Nintendo games are no stranger to throwing in massive sources of speculation that they don't resolve if the game itself and its primary story function without those answers (which regardless of the paradoxical holes, SV's does since the main purpose of the Pokemon is being displaced Entities of immense power): Zelda has its share with things like Stone Tower in MM or the vague Twili origins in TP, most of Metroid's story is in piecing together scan logs or side manga/comics, and Kirby is the poster child for a story on a pamphlet and lore that fills an Encyclopedia. SV is just one of the few times Pokemon has those elements entwined with its main narrative instead of tucked away in the Pokedex or attached to potentially-fiction-in-universe writings like Sinnoh legendaries.
 
The only thing I don't understand is what "postgame event" it refers to.

Looks like it's a base game event, as it specifically says to complete the main stories of the two DLCs.

I guess it wants you to finish the gym rematches as well?
 

Mario With Lasers

Self-proclaimed NERFED king
is a Forum Moderator Alumnusis a CAP Contributor Alumnus
I would also bring up that Pokemon has raised multiple concepts for a Multiverse or Alternate Reality approach to things with the Delta Episode dialogue and the Ultra Wormhole letting out into seemingly parallel versions of Alola. As far as the purposes of a Pokemon story tend to care, these would function about the same as its instances of Time Travel, since the Giovanni Loop prevents any change to how the other events play out and Legends Arceus not resolving your "out of time" situation means it just functions as another Isekai option.

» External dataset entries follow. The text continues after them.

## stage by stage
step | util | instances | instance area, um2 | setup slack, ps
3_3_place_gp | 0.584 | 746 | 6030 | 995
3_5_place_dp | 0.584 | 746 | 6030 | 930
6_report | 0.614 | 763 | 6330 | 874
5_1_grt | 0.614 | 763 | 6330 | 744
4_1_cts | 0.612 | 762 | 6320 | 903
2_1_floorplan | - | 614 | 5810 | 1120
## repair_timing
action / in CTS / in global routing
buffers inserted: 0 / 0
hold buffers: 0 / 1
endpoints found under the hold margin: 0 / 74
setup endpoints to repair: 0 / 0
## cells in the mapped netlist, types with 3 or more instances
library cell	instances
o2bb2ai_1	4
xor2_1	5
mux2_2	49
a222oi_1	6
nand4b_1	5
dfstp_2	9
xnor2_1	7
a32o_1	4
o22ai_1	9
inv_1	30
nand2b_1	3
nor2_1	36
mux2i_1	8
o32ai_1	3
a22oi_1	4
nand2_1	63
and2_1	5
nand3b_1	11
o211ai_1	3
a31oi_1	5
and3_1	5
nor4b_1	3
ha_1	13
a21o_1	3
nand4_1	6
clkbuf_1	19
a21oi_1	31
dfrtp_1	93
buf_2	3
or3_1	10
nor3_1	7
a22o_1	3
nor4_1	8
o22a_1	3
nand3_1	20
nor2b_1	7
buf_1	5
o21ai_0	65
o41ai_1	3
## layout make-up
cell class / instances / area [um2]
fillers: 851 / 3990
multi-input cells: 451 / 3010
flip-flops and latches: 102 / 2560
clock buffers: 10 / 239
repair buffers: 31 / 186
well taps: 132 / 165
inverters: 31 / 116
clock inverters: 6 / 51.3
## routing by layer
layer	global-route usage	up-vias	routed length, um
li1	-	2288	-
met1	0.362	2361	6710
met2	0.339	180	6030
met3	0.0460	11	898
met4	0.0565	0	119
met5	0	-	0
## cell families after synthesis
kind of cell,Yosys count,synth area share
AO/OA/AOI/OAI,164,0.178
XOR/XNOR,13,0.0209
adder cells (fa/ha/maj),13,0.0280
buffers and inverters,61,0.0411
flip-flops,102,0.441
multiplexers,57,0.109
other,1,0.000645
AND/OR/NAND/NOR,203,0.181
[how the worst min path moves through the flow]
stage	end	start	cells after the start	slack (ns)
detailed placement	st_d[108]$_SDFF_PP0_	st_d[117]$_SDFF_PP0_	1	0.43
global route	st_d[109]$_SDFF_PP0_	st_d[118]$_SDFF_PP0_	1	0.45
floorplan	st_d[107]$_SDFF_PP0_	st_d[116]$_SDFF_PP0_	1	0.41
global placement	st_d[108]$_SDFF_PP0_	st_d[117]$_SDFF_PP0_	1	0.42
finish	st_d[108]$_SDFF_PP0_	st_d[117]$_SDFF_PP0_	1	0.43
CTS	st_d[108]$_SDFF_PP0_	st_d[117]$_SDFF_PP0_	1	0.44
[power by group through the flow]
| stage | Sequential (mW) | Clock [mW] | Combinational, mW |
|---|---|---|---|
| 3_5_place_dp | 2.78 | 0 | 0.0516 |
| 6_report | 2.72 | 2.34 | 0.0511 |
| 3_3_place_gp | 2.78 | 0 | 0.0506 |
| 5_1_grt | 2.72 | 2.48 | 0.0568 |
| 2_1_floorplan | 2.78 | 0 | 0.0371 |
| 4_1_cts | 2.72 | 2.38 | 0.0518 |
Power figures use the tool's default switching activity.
$ cat config.mk
export PLATFORM = sky130hd
export DESIGN_NAME = urb_chan_ctrl
export DESIGN_NICKNAME = d
export VERILOG_FILES = /design/src/shared/urb_pkg.sv /design/src/rtl/urb_baud_div.sv /design/src/rtl/urb_chan_ctrl.sv
export SDC_FILE = /design/constraint.sdc
export NUM_CORES = 1
export LEC_CHECK = 0
export BUFFER_PORTS_ARGS = -buffer_cell sky130_fd_sc_hd__clkbuf_2
export CAP_MARGIN = 0
export CORE_ASPECT_RATIO = 0.7
export CORE_MARGIN = 3
export CORE_UTILIZATION = 35
export CTS_CLUSTER_SIZE = 25
export DETAILED_ROUTE_END_ITERATION = 10
export SYNTH_ARGS = -nofsm -noshare
export SYNTH_HDL_FRONTEND = slang
export SYNTH_SLANG_ARGS = --single-unit
$ cat constraint.sdc
create_clock -name clk_i -period 2.5 [get_ports clk_i]
set_clock_uncertainty 0.2 [all_clocks]
set_input_delay 0.25 -clock clk_i [delete_from_list [all_inputs] [get_ports clk_i]]
set_output_delay 0.25 -clock clk_i [all_outputs]
set_load 0.02 [all_outputs]
$ cat src/shared/urb_pkg.sv
// Constants shared by the channel signalling and baud divider logic.
package urb_pkg;
	// ==========================================================
	// Geometry
	localparam int          NUM_CH       = 4;
	localparam int          FIFO_DEPTH   = 16;
	localparam int          LVL_W        = 5;
	localparam logic [4:0]  FIFO_FULL    = 5'h10;
	localparam logic [4:0]  TX_TRIG_LVL  = 5'h08;
	// ==========================================================
	// Register word index within a channel (byte address = ch*0x20 + idx*4)
	localparam logic [2:0]  IDX_FIFO_CTRL = 3'h0;
	localparam logic [2:0]  IDX_LINE_CTRL = 3'h1;
	localparam logic [2:0]  IDX_MODEM_CTRL = 3'h2;
	localparam logic [2:0]  IDX_DIV_LOW   = 3'h3;
	localparam logic [2:0]  IDX_DIV_HIGH  = 3'h4;
	localparam logic [2:0]  IDX_DIV_FRAC  = 3'h5;
	localparam logic [2:0]  IDX_LINE_STAT = 3'h6;
	localparam logic [2:0]  IDX_RX_TRIG   = 3'h7;
	// ==========================================================
	// Field positions
	localparam int          FC_FIFO_EN   = 0;
	localparam int          FC_BLOCK     = 3;
	localparam int          MC_PRESCALE  = 7;
	localparam int          LS_DATA_RDY  = 0;
	localparam int          LS_TX_ROOM   = 5;
	localparam int          LS_TX_EMPTY  = 6;
	localparam int          LS_RX_TMO    = 7;
	// ==========================================================
	// Reset values
	localparam logic [7:0]  DIV_LOW_RST  = 8'h01;
	localparam logic [7:0]  DIV_HIGH_RST = 8'h00;
	localparam logic [3:0]  DIV_FRAC_RST = 4'h0;
	localparam logic [7:0]  FIFO_CTRL_RST = 8'h00;
	localparam logic [1:0]  LINE_CTRL_RST = 2'h0;
	localparam logic [4:0]  RX_TRIG_RST  = 5'h01;
	// ==========================================================
	// Receive timeout: four characters plus twelve bit times, in 16x ticks
	localparam int          TMO_CHARS    = 4;
	localparam int          TMO_EXTRA_BITS = 12;
	localparam int          BASE_WORD_BITS = 5;
	localparam int          TICKS_PER_BIT = 16;
	localparam int          PRESCALE_DIV = 4;
	localparam int          TMO_W        = 10;
endpackage : urb_pkg

$ cat src/rtl/urb_baud_div.sv
// Fractional baud divider producing a 16x sampling tick with optional prescaler.
`timescale 1ns/1ps
module urb_baud_div (
	input  wire logic        clk_i,
	input  wire logic        rst_i,
	input  wire logic [15:0] div_int_i,
	input  wire logic [3:0]  div_frac_i,
	input  wire logic        prescale_i,
	output logic             tick16_o
);
	// ==========================================================
	// Divider
	logic [15:0] cnt;
	logic [3:0]  acc;
	logic [1:0]  pre;
	wire  [15:0] div_eff   = (div_int_i == 16'h0000) ? 16'h0001 : div_int_i;
	wire  [4:0]  frac_sum  = {1'b0, acc} + {1'b0, div_frac_i};
	wire         raw_tick  = (cnt <= 16'h0001);
	wire  [15:0] next_cnt  = raw_tick ? div_eff + {15'h0000, frac_sum[4]} : cnt - 16'h0001;
	wire         pre_wrap  = (pre == 2'(urb_pkg::PRESCALE_DIV - 1));
	// The fraction only stretches a period by one cycle, so jitter stays within one input clock.
	always_ff @(posedge clk_i) begin
		if (rst_i) begin
			cnt      <= 16'h0001;
			acc      <= 4'h0;
			pre      <= 2'h0;
			tick16_o <= 1'b0;
		end else begin
			cnt <= next_cnt;
			if (raw_tick) begin
				acc <= frac_sum[3:0];
				pre <= pre + 2'h1;
			end
			tick16_o <= raw_tick && (!prescale_i || pre_wrap);
		end
	end
endmodule : urb_baud_div

$ cat src/rtl/urb_chan_ctrl.sv
// Four-channel UART ready, interrupt and baud clock logic with a Wishbone register slave.
`timescale 1ns/1ps
module urb_chan_ctrl (
	input  wire logic             clk_i,
	input  wire logic             rst_i,
	input  wire logic             cyc_i,
	input  wire logic             stb_i,
	input  wire logic             we_i,
	input  wire logic [6:0]       adr_i,
	input  wire logic [3:0]       sel_i,
	input  wire logic [31:0]      dat_i,
	output logic      [31:0]      dat_o,
	output logic                  ack_o,
	input  wire logic [3:0][4:0]  rx_level_i,
	input  wire logic [3:0]       rx_push_i,
	input  wire logic [3:0][4:0]  tx_level_i,
	input  wire logic [3:0]       tx_shift_empty_i,
	output logic      [3:0]       int_o,
	output logic      [3:0]       rx_avail_n_o,
	output logic      [3:0]       tx_room_n_o,
	output logic      [3:0]       tick16_o
);
	localparam int N = urb_pkg::NUM_CH;

	// ==========================================================
	// Helpers
	function automatic logic [9:0] tmo_limit(input logic [1:0] wl);
		int bits;
		bits = urb_pkg::TMO_CHARS * (urb_pkg::BASE_WORD_BITS + int'(wl)) + urb_pkg::TMO_EXTRA_BITS;
		tmo_limit = 10'(bits * urb_pkg::TICKS_PER_BIT);
	endfunction : tmo_limit

	function automatic logic [31:0] byte_word(input logic [7:0] b);
		byte_word = {24'h000000, b};
	endfunction : byte_word

	// ==========================================================
	// Register storage
	logic [7:0] fifo_ctrl    [N];
	logic [1:0] line_ctrl    [N];
	logic [7:0] modem_ctrl   [N];
	logic [7:0] divisor_low  [N];
	logic [7:0] divisor_high [N];
	logic [3:0] divisor_frac [N];
	logic [4:0] rx_trig      [N];
	logic [9:0] tmo_cnt      [N];
	logic [3:0] tmo_flag;
	logic [3:0] rx_blk_n;

	// ==========================================================
	// Bus decode
	wire        bus_req   = cyc_i && stb_i && !ack_o;
	wire        wr_lane   = bus_req && we_i && sel_i[0];
	wire  [1:0] acc_ch    = adr_i[6:5];
	wire  [2:0] acc_idx   = adr_i[4:2];
	wire  [7:0] wr_byte   = dat_i[7:0];
	wire        addr_ok   = (adr_i[1:0] == 2'h0);

	// ==========================================================
	// Per-channel status decode
	logic [3:0] fifo_on;
	logic [3:0] block_on;
	logic [3:0] rx_any;
	logic [3:0] rx_at_trig;
	logic [3:0] tx_empty;
	logic [3:0] tx_full;
	logic [3:0] tx_below;
	logic [3:0] tx_all_empty;
	logic [3:0] tmo_hit;
	logic [7:0] line_stat [N];

	genvar g;
	generate
		for (g = 0; g < N; g++) begin : g_dec
			assign fifo_on[g]      = fifo_ctrl[g][urb_pkg::FC_FIFO_EN];
			assign block_on[g]     = fifo_on[g] && fifo_ctrl[g][urb_pkg::FC_BLOCK];
			assign rx_any[g]       = (rx_level_i[g] != 5'h00);
			assign rx_at_trig[g]   = (rx_level_i[g] >= rx_trig[g]);
			assign tx_empty[g]     = (tx_level_i[g] == 5'h00);
			assign tx_full[g]      = (tx_level_i[g] >= urb_pkg::FIFO_FULL);
			assign tx_below[g]     = (tx_level_i[g] < urb_pkg::TX_TRIG_LVL);
			assign tx_all_empty[g] = tx_empty[g] && tx_shift_empty_i[g];
			assign tmo_hit[g]      = (tmo_cnt[g] >= tmo_limit(line_ctrl[g]));
			assign line_stat[g]    = {tmo_flag[g], tx_all_empty[g], tx_empty[g], 4'h0, rx_any[g]};
		end
	endgenerate

	// ==========================================================
	// Baud dividers, one per channel
	generate
		for (g = 0; g < N; g++) begin : g_baud
			urb_baud_div u_div (
				.clk_i      (clk_i),
				.rst_i      (rst_i),
				.div_int_i  ({divisor_high[g], divisor_low[g]}),
				.div_frac_i (divisor_frac[g]),
				.prescale_i (modem_ctrl[g][urb_pkg::MC_PRESCALE]),
				.tick16_o   (tick16_o[g])
			);
		end
	endgenerate

	// ==========================================================
	// Register writes
	always_ff @(posedge clk_i) begin
		if (rst_i) begin
			for (int c = 0; c < N; c++) begin
				fifo_ctrl[c]    <= urb_pkg::FIFO_CTRL_RST;
				line_ctrl[c]    <= urb_pkg::LINE_CTRL_RST;
				modem_ctrl[c]   <= 8'h00;
				divisor_low[c]  <= urb_pkg::DIV_LOW_RST;
				divisor_high[c] <= urb_pkg::DIV_HIGH_RST;
				divisor_frac[c] <= urb_pkg::DIV_FRAC_RST;
				rx_trig[c]      <= urb_pkg::RX_TRIG_RST;
			end
		end else if (wr_lane && addr_ok) begin
			case (acc_idx)
				urb_pkg::IDX_FIFO_CTRL:  fifo_ctrl[acc_ch]    <= wr_byte;
				urb_pkg::IDX_LINE_CTRL:  line_ctrl[acc_ch]    <= wr_byte[1:0];
				urb_pkg::IDX_MODEM_CTRL: modem_ctrl[acc_ch]   <= wr_byte;
				urb_pkg::IDX_DIV_LOW:    divisor_low[acc_ch]  <= wr_byte;
				urb_pkg::IDX_DIV_HIGH:   divisor_high[acc_ch] <= wr_byte;
				urb_pkg::IDX_DIV_FRAC:   divisor_frac[acc_ch] <= wr_byte[3:0];
				urb_pkg::IDX_RX_TRIG:    rx_trig[acc_ch]      <= wr_byte[4:0];
				default: begin
				end
			endcase
		end
	end

	// ==========================================================
	// Read mux and acknowledge
	logic [31:0] next_dat;
	always_comb begin
		next_dat = 32'h00000000;
		if (addr_ok) begin
			case (acc_idx)
				urb_pkg::IDX_FIFO_CTRL:  next_dat = byte_word(fifo_ctrl[acc_ch]);
				urb_pkg::IDX_LINE_CTRL:  next_dat = byte_word({6'h00, line_ctrl[acc_ch]});
				urb_pkg::IDX_MODEM_CTRL: next_dat = byte_word(modem_ctrl[acc_ch]);
				urb_pkg::IDX_DIV_LOW:    next_dat = byte_word(divisor_low[acc_ch]);
				urb_pkg::IDX_DIV_HIGH:   next_dat = byte_word(divisor_high[acc_ch]);
				urb_pkg::IDX_DIV_FRAC:   next_dat = byte_word({4'h0, divisor_frac[acc_ch]});
				urb_pkg::IDX_LINE_STAT:  next_dat = byte_word(line_stat[acc_ch]);
				urb_pkg::IDX_RX_TRIG:    next_dat = byte_word({3'h0, rx_trig[acc_ch]});
				default:                 next_dat = 32'h00000000;
			endcase
		end
	end

	// Every access is answered one cycle after it is seen; misaligned ones read zero and write nothing.
	always_ff @(posedge clk_i) begin
		if (rst_i) begin
			ack_o <= 1'b0;
			dat_o <= 32'h00000000;
		end else begin
			ack_o <= bus_req;
			if (bus_req && !we_i) begin
				dat_o <= next_dat;
			end
		end
	end

	// ==========================================================
	// Receive timeout, counted in 16x ticks while data waits
	always_ff @(posedge clk_i) begin
		if (rst_i) begin
			for (int c = 0; c < N; c++) begin
				tmo_cnt[c] <= 10'h000;
			end
			tmo_flag <= 4'h0;
		end else begin
			for (int c = 0; c < N; c++) begin
				if (!rx_any[c] || rx_push_i[c]) begin
					tmo_cnt[c] <= 10'h000;
				end else if (tick16_o[c] && !tmo_hit[c]) begin
					tmo_cnt[c] <= tmo_cnt[c] + 10'h001;
				end
				tmo_flag[c] <= tmo_hit[c] && rx_any[c] && !rx_push_i[c];
			end
		end
	end

	// ==========================================================
	// Block-mode receive-ready latch
	// A falling edge needs trigger or timeout, but only an empty FIFO releases it, so a
	// host reading below the trigger still sees the pin held until the block is drained.
	always_ff @(posedge clk_i) begin
		if (rst_i) begin
			rx_blk_n <= 4'hF;
		end else begin
			for (int c = 0; c < N; c++) begin
				if (!rx_any[c]) begin
					rx_blk_n[c] <= 1'b1;
				end else if (rx_at_trig[c] || tmo_flag[c]) begin
					rx_blk_n[c] <= 1'b0;
				end
			end
		end
	end

	// ==========================================================
	// Pin and interrupt outputs
	logic [3:0] next_int;
	logic [3:0] next_rx_n;
	logic [3:0] next_tx_n;
	logic [3:0] tx_int;
	logic [3:0] rx_int;

	generate
		for (g = 0; g < N; g++) begin : g_pin
			assign tx_int[g]    = fifo_on[g] ? tx_below[g] : tx_empty[g];
			assign rx_int[g]    = fifo_on[g] ? (rx_at_trig[g] || tmo_flag[g]) : rx_any[g];
			assign next_int[g]  = tx_int[g] || rx_int[g];
			assign next_rx_n[g] = block_on[g] ? rx_blk_n[g] : !rx_any[g];
			assign next_tx_n[g] = block_on[g] ? tx_full[g] : !tx_empty[g];
		end
	endgenerate

	always_ff @(posedge clk_i) begin
		if (rst_i) begin
			int_o        <= 4'h0;
			rx_avail_n_o <= 4'hF;
			tx_room_n_o  <= 4'hF;
		end else begin
			int_o        <= next_int;
			rx_avail_n_o <= next_rx_n;
			tx_room_n_o  <= next_tx_n;
		end
	end
endmodule : urb_chan_ctrl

If the story put more emphasis on things like the consequences of things being pulled out of time specifically these would be more important specifications, but the only significance the Paradox Pokemon are given is the fact that they exist in the game world and they should not ecologically, regardless of when or what they are. If anything this is about the same amount of explanation or focus something like AZ's war or the Ultra Beasts received, it just pops out here because by nature it's trying to get the player questioning it/confused whether or not providing answers is the point. On a subjective/English-Student level, I almost think the questionable info about the Paradoxes reinforces the idea that the Professor was playing with forces WAY beyond their control or comprehension using the (alleged or otherwise) Time Machine, driving home how dangerous their unchecked ambition was compared to something like SM Lusamine knowing the Ultra Beasts are Lovecraftian Aliens and still wanting to bring them to her.

Nintendo games are no stranger to throwing in massive sources of speculation that they don't resolve if the game itself and its primary story function without those answers (which regardless of the paradoxical holes, SV's does since the main purpose of the Pokemon is being displaced Entities of immense power): Zelda has its share with things like Stone Tower in MM or the vague Twili origins in TP, most of Metroid's story is in piecing together scan logs or side manga/comics, and Kirby is the poster child for a story on a pamphlet and lore that fills an Encyclopedia. SV is just one of the few times Pokemon has those elements entwined with its main narrative instead of tucked away in the Pokedex or attached to potentially-fiction-in-universe writings like Sinnoh legendaries.
tl;dr Game Freak wants us to ship Great Tusk with Enamorus
 
The only thing I don't understand is what "postgame event" it refers to.

Looks like it's a base game event, as it specifically says to complete the main stories of the two DLCs.

I guess it wants you to finish the gym rematches as well?
It's probably the Academy Ace Tournament since that's the last bit of proper "plot" and has their last normal set of teams.